Records supplied:
::::
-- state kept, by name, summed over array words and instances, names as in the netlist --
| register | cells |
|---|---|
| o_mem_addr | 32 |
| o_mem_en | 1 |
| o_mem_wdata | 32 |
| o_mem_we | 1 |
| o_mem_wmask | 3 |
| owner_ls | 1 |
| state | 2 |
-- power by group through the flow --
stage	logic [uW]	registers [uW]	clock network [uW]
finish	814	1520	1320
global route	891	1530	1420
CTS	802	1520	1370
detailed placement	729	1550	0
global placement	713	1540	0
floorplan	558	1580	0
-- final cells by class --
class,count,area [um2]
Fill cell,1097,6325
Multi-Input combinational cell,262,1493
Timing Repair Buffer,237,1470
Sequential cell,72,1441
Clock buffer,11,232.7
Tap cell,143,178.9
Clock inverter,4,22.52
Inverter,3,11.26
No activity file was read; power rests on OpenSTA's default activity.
File: config.mk
export PLATFORM = sky130hd
export DESIGN_NAME = fibo_chk_sat_cnt
export DESIGN_NICKNAME = d
export VERILOG_FILES = /design/src/rtl/fibo_chk_sat_cnt.sv
export SDC_FILE = /design/constraint.sdc
export NUM_CORES = 1
export LEC_CHECK = 0
export BUFFER_PORTS_ARGS = -buffer_cell sky130_fd_sc_hd__buf_4
export CORE_AREA = 2 2 39 41
export CTS_BUF_LIST = sky130_fd_sc_hd__clkbuf_4 sky130_fd_sc_hd__clkbuf_8
export CTS_CLUSTER_DIAMETER = 200
export DETAILED_ROUTE_END_ITERATION = 10
export DIE_AREA = 0 0 41 43
export PLACE_DENSITY = 0.49
export RECOVER_POWER = 50
export SKIP_LAST_GASP = 1
export SYNTH_ARGS = -nofsm -noshare
export SYNTH_HDL_FRONTEND = slang
export SYNTH_SLANG_ARGS = --single-unit
File: constraint.sdc
create_clock -name clk -period 1.7 [get_ports clk]
set_input_delay 0.085 -clock clk [delete_from_list [all_inputs] [get_ports clk]]
set_output_delay 0.085 -clock clk [all_outputs]
set_load 0.005 [all_outputs]
[config.mk]
export PLATFORM = sky130hd
export DESIGN_NAME = uart_tx_sched
export DESIGN_NICKNAME = d
export VERILOG_FILES = /design/src/rtl/uart_tx_sched.sv
export SDC_FILE = /design/constraint.sdc
export NUM_CORES = 1
export LEC_CHECK = 0
export CAP_MARGIN = 20
export CELL_PAD_IN_SITES_DETAIL_PLACEMENT = 0
export CELL_PAD_IN_SITES_GLOBAL_PLACEMENT = 1
export CORE_AREA = 2 2 83 125
export CTS_BUF_LIST = sky130_fd_sc_hd__clkbuf_4 sky130_fd_sc_hd__clkbuf_8
export CTS_CLUSTER_DIAMETER = 40
export DETAILED_ROUTE_END_ITERATION = 7
export DIE_AREA = 0 0 85 127
export GPL_ROUTABILITY_DRIVEN = 0
export PLACE_DENSITY = 0.82
export REMOVE_ABC_BUFFERS = 1
export SYNTH_ARGS = -nofsm -noshare
export SYNTH_HDL_FRONTEND = slang
export SYNTH_SLANG_ARGS = --single-unit
[constraint.sdc]
create_clock -name clk -period 2.36 [get_ports clk]
set_input_delay 0.236 -clock clk [delete_from_list [all_inputs] [get_ports clk]]
set_output_delay 0.236 -clock clk [all_outputs]
set_load 0.02 [all_outputs]
[src/rtl/uart_tx_sched.sv]
// uart_tx_sched: TX ring-buffer scheduler feeding uart_tx, with a one-shot 0xAA load beacon
module uart_tx_sched #(
  parameter int ADDR_W = 11,
  parameter int RD_LAT = 2
) (
  input  logic              clk,
  input  logic              rst,
  input  logic [2:0]        mode,
  input  logic              push,
  input  logic [7:0]        push_data,
  output logic              push_ready,
  output logic              bram_we,
  output logic [ADDR_W-1:0] bram_waddr,
  output logic [7:0]        bram_wdata,
  output logic [ADDR_W-1:0] bram_raddr,
  input  logic [7:0]        bram_rdata,
  output logic [7:0]        tx_data,
  output logic              tx_start,
  input  logic              tx_busy,
  output logic              aa_sent,
  output logic [ADDR_W-1:0] level
);
  typedef enum logic [2:0] {IDLE, BEACON, READ, LAUNCH, HOLD, DRAIN} state_t;
  state_t state, state_nx;
  logic [ADDR_W-1:0] top, bot;
  logic [2:0] cnt;
  logic beacon, empty, full, pop;
  assign empty = top == bot;
  assign full = ADDR_W'(top + 1'b1) == bot;
  assign push_ready = !full;
  assign bram_we = push && !full;
  assign bram_waddr = top;
  assign bram_wdata = push_data;
  assign level = top - bot;
  assign pop = state == IDLE && state_nx == READ;
  always_comb begin
    state_nx = state;
    case (state)
      IDLE:    state_nx = mode == 3'd1 && !aa_sent ? BEACON :
                          mode != 3'd1 && !empty && !tx_busy ? READ : IDLE;
      BEACON:  state_nx = LAUNCH;
      READ:    state_nx = cnt == 3'(RD_LAT + 1) ? LAUNCH : READ;
      LAUNCH:  state_nx = HOLD;
      HOLD:    state_nx = DRAIN;
      DRAIN:   state_nx = tx_busy ? DRAIN : IDLE;
      default: state_nx = IDLE;
    endcase
  end
  always_ff @(posedge clk) begin
    if (rst) begin
      state      <= IDLE;
      top        <= '0;
      bot        <= '0;
      cnt        <= '0;
      beacon     <= 1'b0;
      bram_raddr <= '0;
      tx_data    <= 8'h00;
      tx_start   <= 1'b0;
      aa_sent    <= 1'b0;
    end else begin
      state    <= state_nx;
      tx_start <= state_nx == LAUNCH;
      cnt      <= state == READ ? cnt + 3'd1 : 3'd0;
      if (bram_we) top <= top + 1'b1;
      if (pop) begin
        bot        <= bot + 1'b1;
        bram_raddr <= bot;
      end
      if (state == IDLE) beacon <= state_nx == BEACON;
      if (state == IDLE && state_nx == BEACON) tx_data <= 8'hAA;
      if (state == READ && state_nx == LAUNCH) tx_data <= bram_rdata;
      if (state == DRAIN && !tx_busy && beacon) aa_sent <= 1'b1;
    end
  end
endmodule
==> flow_metrics.py <==
metrics = {
    "run_status": {
        "status": "finished with violations",
        "violations": "negative setup slack",
    },
    "grt": {
        "antenna_found_initial": 0,
        "gr-usage-all-layers": 0.179,
        "overflow": 0,
        "grt_max_degree": 23,
        "grt_pass1_wl_um": 15700,
        "first_global_vias": 3290,
    },
    "placement": {
        "placedCellCount": 615,
        "port_buffers": 59,
        "hpwlAfterDp_um": 7300,
        "place_area_mm2": 0.00439,
    },
    "min_path": {
        "holdPathStages": 2,
        "min_from": "rst",
        "min_to": "bram_raddr[3]",
        "hp-class": "in -> reg",
    },
    "finish": {
        "fin_area_mm2": 0.00483,
        "final_common_cell": "buf_4",
        "syn_to_final_growth_pct": 48.1,
        "final_cell_mix": "buf_4, clkdlybuf4s50_1, dfxtp_1",
        "layout-drive-gt1-share": 0.317,
        "stdcell_count": 633,
        "antennaDiodeCount": 0,
        "multi_input_area_mm2": 0.00225,
        "register_area_mm2": 0.00102,
        "nets": 555,
        "fillCellCount": 895,
    },
    "synth": {
        "netlist.area_leader.share": 0.307,
        "yosysSeqAreaShare": 0.307,
        "synth_cells": 399,
        "post-synth-top-area-cell": "dfxtp_1",
        "avgSynthCellArea_um2": 8.17,
        "synth.distinct_cells": 58,
        "synth_warnings": 0,
        "ys_top_cells_by_area": "dfxtp_1, mux2i_1, ha_1",
        "mappedNetlistArea_mm2": 0.00326,
        "synth_flop_cell": "dfxtp_1",
        "async_reset_ff_frac": 0,
        "synth-seq-cells": 50,
        "synth-edff-count": 0,
    },
    "clock_network": {
        "clk_pin_slew_ns": 0.10,
        "cts_max_path_buffers": 2,
        "cts-buffers-inserted": 5,
        "insertion_delay_ns": 0.32,
        "h-tree-depth": 2,
        "ctsRootBufferMaster": "clkbuf_8",
        "clock_sinks": 50,
        "cts_tree": "built",
        "holdBufCountCts": 0,
    },
    "worst_setup_path": {
        "regToRegEndpoint": "bram_waddr[1]",
        "path_delay_family": "compound AO/OA/AOI/OAI gates",
        "reg2reg_setup_slack_ns": 0.08,
        "endpoint_kind": "primary output",
        "crit_slowest_cell": "dfxtp_2",
        "crit_required_ns": 2.12,
        "cp_max_fo": 2,
        "slowest_delay_ns": 0.35,
        "cp-start-kind": "register",
        "crit_buf_inv": 2,
        "arrival_ns": 2.27,
        "worst-r2r-cell-count": 11,
        "critPathKind": "reg -> out",
        "r2r-start": "bram_waddr[0]",
        "worstPathCellList": "inv_2, ha_4, fa_2, nor2b_2, o21ai_2, a21oi_2, o31a_1, nor4_2, a311o_1, buf_6",
    },
    "timing": {
        "finalClockSkew_ns": 0.00924,
        "worst_slew_pin_slew_ns": 0.614,
        "final_hold_viol_count": 0,
        "slew_headroom": 0.590,
        "max_freq_mhz": 399,
        "post-route-min-period_ns": 2.50,
        "post-route-period-util": 1.06,
        "setup_slack_ns": -0.143,
        "slew_violations": 0,
        "grt_setup_unrepaired": "true",
        "holdWs_ns": 0.266,
        "final.setup.tns_ns": -0.202,
        "final-setup-viol-count": 2,
    },
    "drt": {
        "drc": 0,
        "first_pass_iters": 6,
        "antenna_left": 0,
        "drtIter0Drc": 144,
        "wl_um": 9730,
        "vias": 3360,
        "post_drt_wl_per_cell_um": 15.4,
        "viasPerCell": 5.31,
    },
    "die": {
        "fp.dieW_um": 85,
        "ioPinCount": 76,
        "start_util": 0.338,
        "die_area_mm2": 0.0108,
        "core-area_mm2": 0.00963,
        "rows": 44,
        "dieHeight_um": 127,
    },
    "power_and_ir_drop": {
        "power.leakage_nw": 1.94,
        "ir_worst_vdd_v": 0.000440,
        "p_per_area_mw_per_mm2": 708,
        "finalPower_mw": 3.41,
    },
    "job": {
        "drv_cap": 0,
    },
}
-- registers in the layout, summed over array words and instances, names as in the netlist --
register    cells
aa_sent         1
bot            11
tx_start        1
beacon          1
cnt             3
bram_raddr     11
bram_waddr     11
state           3
tx_data         8
-- synthesized netlist by cell type, types with 10 or more instances --
master and count:
a21oi_1 25, clkbuf_1 15, dfxtp_1 50, ha_1 14, inv_1 21, mux2i_1 23
nand2_1 32, nand3_1 10, nand4_1 12, nor2_1 37, nor3_1 11, nor4_1 11
xnor2_1 16
-- metrics by stage --
step	util	worst slack [ns]
global placement	0.455	-0.383
floorplan	-	-0.298
global route	0.501	-0.243
detailed placement	0.455	-0.406
CTS	0.479	-0.249
finish	0.501	-0.143
-- per-layer routing --
layer | GRT usage | wire length, um | up-vias
li1 | - | - | 1662
met1 | 0.199 | 3990 | 1614
met2 | 0.324 | 5230 | 69
met3 | 0.0336 | 266 | 15
met4 | 0.0822 | 245 | 0
met5 | 0 | 0 | -
-- timing repair --
item / in CTS / in global routing
endpoints found under the setup margin: 14 / 30
pin swaps: 20 / 16
setup buffers: 4 / 6
gates resized for setup: 72 / 35
-- power breakdown --
group	internal (mW)	leakage (nW)	switching, mW
clock network	0.242	0.0478	0.317
registers	0.902	0.410	0.0538
logic	0.960	1.48	0.940
-- layout make-up --
cell class	count	share of cell area
clock buffers	6	0.0171
flip-flops and latches	50	0.211
repair buffers	145	0.255
inverters	23	0.0179
well taps	115	0.0298
multi-input cells	292	0.466
clock inverters	2	0.00337
-- logic make-up (layout without fill, tap and decap cells) --
family,Yosys count,after routing,synth area share
compound gates,74,74,0.156
xor+xnor,25,25,0.0695
flops,50,50,0.307
buf+inv,57,176,0.0826
fa+ha+maj,15,15,0.0599
mux,23,23,0.0707
simple gates,155,155,0.254
-- worst max-delay path by stage --
stage / from / end / slack [ns] / depth (start not counted)
after floorplan: bram_waddr[2] / bram_we / -0.30 / 5
after global placement: bram_waddr[0] / level[10] / -0.38 / 10
after detailed placement: bram_waddr[0] / level[10] / -0.41 / 10
after CTS: bram_waddr[0] / level[10] / -0.25 / 10
after global routing: bram_waddr[0] / level[10] / -0.24 / 10
final: bram_waddr[0] / level[10] / -0.14 / 10
No activity file was read; power rests on OpenSTA's default activity.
::::
Task prompt:
Repeat exactly, and only, the run of lines from the start of the material above through the line that holds "Multi-Input combinational cell,262,1493".

Response box:
-- state kept, by name, summed over array words and instances, names as in the netlist --
| register | cells |
|---|---|
| o_mem_addr | 32 |
| o_mem_en | 1 |
| o_mem_wdata | 32 |
| o_mem_we | 1 |
| o_mem_wmask | 3 |
| owner_ls | 1 |
| state | 2 |
-- power by group through the flow --
stage	logic [uW]	registers [uW]	clock network [uW]
finish	814	1520	1320
global route	891	1530	1420
CTS	802	1520	1370
detailed placement	729	1550	0
global placement	713	1540	0
floorplan	558	1580	0
-- final cells by class --
class,count,area [um2]
Fill cell,1097,6325
Multi-Input combinational cell,262,1493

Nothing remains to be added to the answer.